Perception and Grounding

Depth Anything

Foundation depth model for robust relative depth prediction from a single RGB image.

Tool Introduction

Core parameters, trigger timing, and visual before/after demo references.

Short Explanation

Given one RGB image, Depth Anything predicts a dense relative depth map.

InputRGB image
OutputDepth map
Trigger TimingTriggered on demand after the required input files and configuration are prepared.
RuntimePython / PyTorch
BeforeRGB image

Prepare the scene, image, video, sensor stream, prompt, or configuration expected by the original project.

AfterDepth map

Read the produced visualization, prediction, map, trajectory, mask, grasp pose, or other documented artifact.

Preset Example

A quick-run style example for the documentation page.

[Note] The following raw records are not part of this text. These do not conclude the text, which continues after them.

--- src/rtl/fltw_pkg.sv ---
package fltw_pkg;

    localparam int unsigned PA_W   = 36;
    localparam int unsigned LA_W   = 48;
    localparam int unsigned PTE_W  = 64;
    localparam int unsigned LVL_W  = 3;
    localparam int unsigned SIZE_W = 2;
    localparam int unsigned IDX_W  = 9;

    localparam int unsigned S_TDATA_W = 112;
    localparam int unsigned M_TDATA_W = 112;

    localparam logic ACT_TRANSLATE = 1'b0;
    localparam logic ACT_READ_RSP  = 1'b1;

    localparam logic KIND_READ_REQ = 1'b0;
    localparam logic KIND_DONE     = 1'b1;

    localparam logic [SIZE_W-1:0] SIZE_FAULT = 2'd0;
    localparam logic [SIZE_W-1:0] SIZE_4K    = 2'd1;
    localparam logic [SIZE_W-1:0] SIZE_2M    = 2'd2;
    localparam logic [SIZE_W-1:0] SIZE_1G    = 2'd3;

    localparam logic [LVL_W-1:0] LVL_IDLE = 3'd0;
    localparam logic [LVL_W-1:0] LVL_1    = 3'd1;
    localparam logic [LVL_W-1:0] LVL_2    = 3'd2;
    localparam logic [LVL_W-1:0] LVL_3    = 3'd3;
    localparam logic [LVL_W-1:0] LVL_4    = 3'd4;

    localparam logic [PA_W-1:0] FRAME_MASK = 36'h7_FFFF_F000;
    localparam logic [PA_W-1:0] MASK_1G    = 36'hF_C000_0000;
    localparam logic [PA_W-1:0] MASK_2M    = 36'hF_FFE0_0000;
    localparam logic [PA_W-1:0] OFF_1G     = 36'h0_3FFF_FFFF;
    localparam logic [PA_W-1:0] OFF_2M     = 36'h0_001F_FFFF;
    localparam logic [PA_W-1:0] OFF_4K     = 36'h0_0000_0FFF;
    localparam int unsigned     LARGE_BIT  = 7;

    typedef struct packed {
        logic [LVL_W-1:0] level;
        logic [LA_W-1:0]  addr;
        logic [PA_W-1:0]  last_entry;
    } t_walk_state;

    typedef struct packed {
        logic              valid;
        logic              kind;
        logic [PA_W-1:0]   mem_addr;
        logic [PA_W-1:0]   xlat_addr;
        logic [SIZE_W-1:0] page_size;
        logic [PA_W-1:0]   entry_addr;
    } t_walk_result;

    function automatic logic [PA_W-1:0] entry_at(
        input logic [PA_W-1:0]  table_base,
        input logic [LA_W-1:0]  lin,
        input logic [LVL_W-1:0] level
    );
        logic [IDX_W-1:0] idx;
        begin
            case (level)
                LVL_4:   idx = lin[47:39];
                LVL_3:   idx = lin[38:30];
                LVL_2:   idx = lin[29:21];
                default: idx = lin[20:12];
            endcase
            entry_at = (table_base & FRAME_MASK) | {{(PA_W-IDX_W-3){1'b0}}, idx, 3'b000};
        end
    endfunction

endpackage
===== src/hlfr_pkg.sv =====
`timescale 1ns / 1ps
`default_nettype none
package hlfr_pkg;

  localparam int BYTE_W = 8;
  localparam int CFG_DATA_W = 9;
  localparam int CFG_IDX_W = 2;

  localparam int LENGTH_LIMIT_DEF = 50;

  localparam logic [BYTE_W-1:0] FIRST_HEADER_RST = 8'hAA;
  localparam logic [BYTE_W-1:0] SECOND_HEADER_RST = 8'hAF;
  localparam logic [CFG_DATA_W-1:0] FUNCTION_LIMIT_RST = 9'h0F1;

  localparam logic [CFG_IDX_W-1:0] CFG_FIRST_HEADER = 2'd0;
  localparam logic [CFG_IDX_W-1:0] CFG_SECOND_HEADER = 2'd1;
  localparam logic [CFG_IDX_W-1:0] CFG_FUNCTION_LIMIT = 2'd2;

  typedef enum logic [7:0] {
    ST_HUNT        = 8'b0000_0001,
    ST_SECOND      = 8'b0000_0010,
    ST_FUNC        = 8'b0000_0100,
    ST_LEN         = 8'b0000_1000,
    ST_PAYLOAD     = 8'b0001_0000,
    ST_CHECK       = 8'b0010_0000,
    ST_REPLAY_RD   = 8'b0100_0000,
    ST_REPLAY_WAIT = 8'b1000_0000
  } state_t;

  typedef struct packed {
    logic store;
    logic store_first;
    logic load_len;
    logic dec_rem;
    logic rd_start;
    logic rd_issue;
    logic out_load;
  } cmd_t;

  typedef struct packed {
    logic is_first;
    logic is_second;
    logic func_ok;
    logic len_ok;
    logic rem_zero;
    logic rem_one;
    logic rd_last;
    logic out_free;
  } status_t;

endpackage
`default_nettype wire


===== src/header_length_frame_receiver.sv =====
// Framed byte receiver with a two-byte header and a length byte.
// The input channel (in_valid, in_ready, in_rx_byte) takes one received byte
// per word. The block hunts for the two header bytes, a function byte below
// the configured limit, a length byte below LENGTH_LIMIT, the payload bytes
// and a trailing check byte, storing each one in a frame store memory.
// Any byte that breaks the frame is dropped and hunting starts again.
// While receiving, in_ready stays high.
// After the check byte the stored frame is replayed on the output channel
// (out_valid, out_ready, out_frame_byte, out_frame_last), header first, with
// out_frame_last set on the check byte. Each word is read from the
// registered read port of the frame store in ST_REPLAY_RD and loaded into
// the output register in ST_REPLAY_WAIT before the next word is read.
// in_ready is low during the replay.
// When the receiver stalls, the output register holds its word and the
// replay waits; the next byte is taken while the last word still waits.
// The configuration port (cfg_wr_en, cfg_index, cfg_wdata) sets the two
// header values and the function limit, and should be written only when idle.
// Synchronous reset restores the default header values and limit and
// returns the block to hunting with the output channel empty.
`timescale 1ns / 1ps
`default_nettype none
module header_length_frame_receiver
  import hlfr_pkg::*;
#(
  parameter int LENGTH_LIMIT = LENGTH_LIMIT_DEF
) (
  input  wire logic                  clk,
  input  wire logic                  rst_n,
  input  wire logic                  cfg_wr_en,
  input  wire logic [CFG_IDX_W-1:0]  cfg_index,
  input  wire logic [CFG_DATA_W-1:0] cfg_wdata,
  input  wire logic                  in_valid,
  output logic                       in_ready,
  input  wire logic [BYTE_W-1:0]     in_rx_byte,
  output logic                       out_valid,
  input  wire logic                  out_ready,
  output logic      [BYTE_W-1:0]     out_frame_byte,
  output logic                       out_frame_last
);

  cmd_t    cmd;
  status_t status;

  hlfr_ctrl u_ctrl (
    .clk      (clk),
    .rst_n    (rst_n),
    .in_valid (in_valid),
    .in_ready (in_ready),
    .status   (status),
    .cmd      (cmd)
  );

  hlfr_dp #(
    .LENGTH_LIMIT (LENGTH_LIMIT)
  ) u_dp (
    .clk            (clk),
    .rst_n          (rst_n),
    .cfg_wr_en      (cfg_wr_en),
    .cfg_index      (cfg_index),
    .cfg_wdata      (cfg_wdata),
    .in_rx_byte     (in_rx_byte),
    .out_ready      (out_ready),
    .out_valid      (out_valid),
    .out_frame_byte (out_frame_byte),
    .out_frame_last (out_frame_last),
    .cmd            (cmd),
    .status         (status)
  );

endmodule
`default_nettype wire


===== src/hlfr_ram.sv =====
`timescale 1ns / 1ps
`default_nettype none
module hlfr_ram #(
  parameter int WIDTH = 8,
  parameter int DEPTH = 54
) (
  input  wire logic                     clk,
  input  wire logic                     wr_en,
  input  wire logic [$clog2(DEPTH)-1:0] wr_addr,
  input  wire logic [WIDTH-1:0]         wr_data,
  input  wire logic                     rd_en,
  input  wire logic [$clog2(DEPTH)-1:0] rd_addr,
  output logic      [WIDTH-1:0]         rd_data
);

  logic [WIDTH-1:0] mem_r [DEPTH];
  logic [WIDTH-1:0] rd_data_r;

  always_ff @(posedge clk) begin
    if (wr_en) begin
      mem_r[wr_addr] <= wr_data;
    end
    if (rd_en) begin
      rd_data_r <= mem_r[rd_addr];
    end
  end

  assign rd_data = rd_data_r;

endmodule
`default_nettype wire


===== src/hlfr_ctrl.sv =====
`timescale 1ns / 1ps
`default_nettype none
module hlfr_ctrl
  import hlfr_pkg::*;
(
  input  wire logic    clk,
  input  wire logic    rst_n,
  input  wire logic    in_valid,
  output logic         in_ready,
  input  wire status_t status,
  output cmd_t         cmd
);

  state_t state_r;
  state_t state_nxt;
  logic   rx_state;
  logic   fire;

  always_comb begin
    state_nxt = state_r;
    cmd = '0;
    rx_state = 1'b0;
    fire = 1'b0;
    case (state_r)
      ST_HUNT: begin
        rx_state = 1'b1;
        fire = in_valid;
        if (fire && status.is_first) begin
          cmd.store = 1'b1;
          cmd.store_first = 1'b1;
          state_nxt = ST_SECOND;
        end
      end
      ST_SECOND: begin
        rx_state = 1'b1;
        fire = in_valid;
        if (fire) begin
          if (status.is_second) begin
            cmd.store = 1'b1;
            state_nxt = ST_FUNC;
          end else begin
            state_nxt = ST_HUNT;
          end
        end
      end
      ST_FUNC: begin
        rx_state = 1'b1;
        fire = in_valid;
        if (fire) begin
          if (status.func_ok) begin
            cmd.store = 1'b1;
            state_nxt = ST_LEN;
          end else begin
            state_nxt = ST_HUNT;
          end
        end
      end
      ST_LEN: begin
        rx_state = 1'b1;
        fire = in_valid;
        if (fire) begin
          if (status.len_ok) begin
            cmd.store = 1'b1;
            cmd.load_len = 1'b1;
            state_nxt = ST_PAYLOAD;
          end else begin
            state_nxt = ST_HUNT;
          end
        end
      end
      ST_PAYLOAD: begin
        rx_state = 1'b1;
        fire = in_valid;
        if (fire) begin
          if (status.rem_zero) begin
            state_nxt = ST_HUNT;
          end else begin
            cmd.store = 1'b1;
            cmd.dec_rem = 1'b1;
            if (status.rem_one) begin
              state_nxt = ST_CHECK;
            end
          end
        end
      end
      ST_CHECK: begin
        rx_state = 1'b1;
        fire = in_valid;
        if (fire) begin
          cmd.store = 1'b1;
          cmd.rd_start = 1'b1;
          state_nxt = ST_REPLAY_RD;
        end
      end
      ST_REPLAY_RD: begin
        cmd.rd_issue = 1'b1;
        state_nxt = ST_REPLAY_WAIT;
      end
      ST_REPLAY_WAIT: begin
        if (status.out_free) begin
          cmd.out_load = 1'b1;
          state_nxt = status.rd_last ? ST_HUNT : ST_REPLAY_RD;
        end
      end
      default: begin
        state_nxt = ST_HUNT;
      end
    endcase
  end

  assign in_ready = rx_state;

  always_ff @(posedge clk) begin
    if (!rst_n) begin
      state_r <= ST_HUNT;
    end else begin
      state_r <= state_nxt;
    end
  end

endmodule
`default_nettype wire


===== src/hlfr_dp.sv =====
`timescale 1ns / 1ps
`default_nettype none
module hlfr_dp
  import hlfr_pkg::*;
#(
  parameter int LENGTH_LIMIT = LENGTH_LIMIT_DEF
) (
  input  wire logic                  clk,
  input  wire logic                  rst_n,
  input  wire logic                  cfg_wr_en,
  input  wire logic [CFG_IDX_W-1:0]  cfg_index,
  input  wire logic [CFG_DATA_W-1:0] cfg_wdata,
  input  wire logic [BYTE_W-1:0]     in_rx_byte,
  input  wire logic                  out_ready,
  output logic                       out_valid,
  output logic      [BYTE_W-1:0]     out_frame_byte,
  output logic                       out_frame_last,
  input  wire cmd_t                  cmd,
  output status_t                    status
);

  localparam int DEPTH = LENGTH_LIMIT + 4;
  localparam int AW = $clog2(DEPTH);
  localparam int PTR_W = $clog2(DEPTH + 1);
  localparam int CNT_W = $clog2(LENGTH_LIMIT);

  logic [BYTE_W-1:0]     first_header_r, first_header_nxt;
  logic [BYTE_W-1:0]     second_header_r, second_header_nxt;
  logic [CFG_DATA_W-1:0] function_limit_r, function_limit_nxt;
  logic [CNT_W-1:0]      bytes_rem_r, bytes_rem_nxt;
  logic [PTR_W-1:0]      wr_ptr_r, wr_ptr_nxt;
  logic [AW-1:0]         rd_idx_r, rd_idx_nxt;
  logic                  out_valid_r, out_valid_nxt;
  logic [BYTE_W-1:0]     out_byte_r;
  logic                  out_last_r;
  logic [AW-1:0]         wr_addr;
  logic [BYTE_W-1:0]     ram_rdata;

  always_comb begin
    first_header_nxt = first_header_r;
    second_header_nxt = second_header_r;
    function_limit_nxt = function_limit_r;
    if (cfg_wr_en) begin
      case (cfg_index)
        CFG_FIRST_HEADER:   first_header_nxt = cfg_wdata[BYTE_W-1:0];
        CFG_SECOND_HEADER:  second_header_nxt = cfg_wdata[BYTE_W-1:0];
        CFG_FUNCTION_LIMIT: function_limit_nxt = cfg_wdata;
        default: begin
        end
      endcase
    end
  end

  assign wr_addr = cmd.store_first ? '0 : wr_ptr_r[AW-1:0];

  always_comb begin
    wr_ptr_nxt = wr_ptr_r;
    if (cmd.store) begin
      wr_ptr_nxt = PTR_W'(wr_addr) + PTR_W'(1);
    end
    bytes_rem_nxt = bytes_rem_r;
    if (cmd.load_len) begin
      bytes_rem_nxt = in_rx_byte[CNT_W-1:0];
    end else if (cmd.dec_rem) begin
      bytes_rem_nxt = bytes_rem_r - CNT_W'(1);
    end
    rd_idx_nxt = rd_idx_r;
    if (cmd.rd_start) begin
      rd_idx_nxt = '0;
    end else if (cmd.out_load && !status.rd_last) begin
      rd_idx_nxt = rd_idx_r + AW'(1);
    end
    out_valid_nxt = out_valid_r;
    if (cmd.out_load) begin
      out_valid_nxt = 1'b1;
    end else if (out_ready) begin
      out_valid_nxt = 1'b0;
    end
  end

  always_comb begin
    status.is_first = (in_rx_byte == first_header_r);
    status.is_second = (in_rx_byte == second_header_r);
    status.func_ok = ({1'b0, in_rx_byte} < function_limit_r);
    status.len_ok = ({1'b0, in_rx_byte} < 9'(LENGTH_LIMIT));
    status.rem_zero = (bytes_rem_r == '0);
    status.rem_one = (bytes_rem_r == CNT_W'(1));
    status.rd_last = ((PTR_W'(rd_idx_r) + PTR_W'(1)) == wr_ptr_r);
    status.out_free = !out_valid_r || out_ready;
  end

  hlfr_ram #(
    .WIDTH (BYTE_W),
    .DEPTH (DEPTH)
  ) u_store (
    .clk     (clk),
    .wr_en   (cmd.store),
    .wr_addr (wr_addr),
    .wr_data (in_rx_byte),
    .rd_en   (cmd.rd_issue),
    .rd_addr (rd_idx_r),
    .rd_data (ram_rdata)
  );

  always_ff @(posedge clk) begin
    if (!rst_n) begin
      first_header_r <= FIRST_HEADER_RST;
      second_header_r <= SECOND_HEADER_RST;
      function_limit_r <= FUNCTION_LIMIT_RST;
      bytes_rem_r <= '0;
      wr_ptr_r <= '0;
      rd_idx_r <= '0;
      out_valid_r <= 1'b0;
    end else begin
      first_header_r <= first_header_nxt;
      second_header_r <= second_header_nxt;
      function_limit_r <= function_limit_nxt;
      bytes_rem_r <= bytes_rem_nxt;
      wr_ptr_r <= wr_ptr_nxt;
      rd_idx_r <= rd_idx_nxt;
      out_valid_r <= out_valid_nxt;
    end
  end

  always_ff @(posedge clk) begin
    if (cmd.out_load) begin
      out_byte_r <= ram_rdata;
      out_last_r <= status.rd_last;
    end
  end

  assign out_valid = out_valid_r;
  assign out_frame_byte = out_byte_r;
  assign out_frame_last = out_last_r;

endmodule
`default_nettype wire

Inputtools/depth-anything/examples/input.jpg
Promptencoder: vitl
ExpectedA normalized depth map image aligned with the input frame.

Parameters And Output

Readable controls and the meaning of each returned artifact.

Parameter Explanation

img_pathfile

Input RGB image file.

encoderselectvitl

Backbone variant (vits, vitb, vitl).

outdirpath

Directory for exported depth maps.

Output Explanation

depth_map

Predicted per-pixel relative depth.

vis_depth

Colorized depth map for visualization.

How To Use

Official resources, deployment steps, academic context, citation, and source-reported benchmark numbers.

Deployment Notes

  1. Install dependencies and model checkpoints per official README.
  2. Select an encoder checkpoint that matches resource constraints.
  3. Run image inference with repository-relative paths.
  4. Save outputs under tools/depth-anything/runs/ for downstream tasks.

Relative Path Example

python run.py --img-path tools/depth-anything/examples/input.jpg --encoder vitl --outdir tools/depth-anything/runs

Expected Result Shape

{
  "tool": "depth-anything",
  "status": "ok",
  "depth_map": [
    {
      "label": "Monocular depth estimation",
      "score": 0.87,
      "output": "Depth map"
    }
  ],
  "timing": {
    "runtime": "The official README reports inference time on V100 / A100 / RTX4090 TensorRT as 12 / 8 / 3 ms for Small, 13 / 9 / 6 ms for Base, and 20 / 13 / 12 ms for Large.",
    "device": "documented in source benchmark when available"
  },
  "artifacts": {
    "visualization": "tools/depth-anything/runs/visualization.png",
    "raw_predictions": "tools/depth-anything/runs/predictions.json"
  }
}
Paper figure

Academic Info

Paper identity and contribution summary.

TitleDepth Anything: Unleashing the Power of Large-Scale Unlabeled Data
AuthorsLihe Yang, Bingyi Kang, Zilong Huang, et al.
VenueCVPR 2024 / arXiv:2401.10891
ContributionBuilds a scalable depth foundation model using large-scale pseudo-labeled and unlabeled data.

Citation

@misc{depthanything2024,
  title={Depth Anything: Unleashing the Power of Large-Scale Unlabeled Data},
  author={Lihe Yang and Bingyi Kang and Zilong Huang and et al.},
  year={2024},
  note={CVPR 2024 / arXiv:2401.10891},
  url={https://arxiv.org/abs/2401.10891}
}

Benchmark

Only compact, source-reported numbers are shown here.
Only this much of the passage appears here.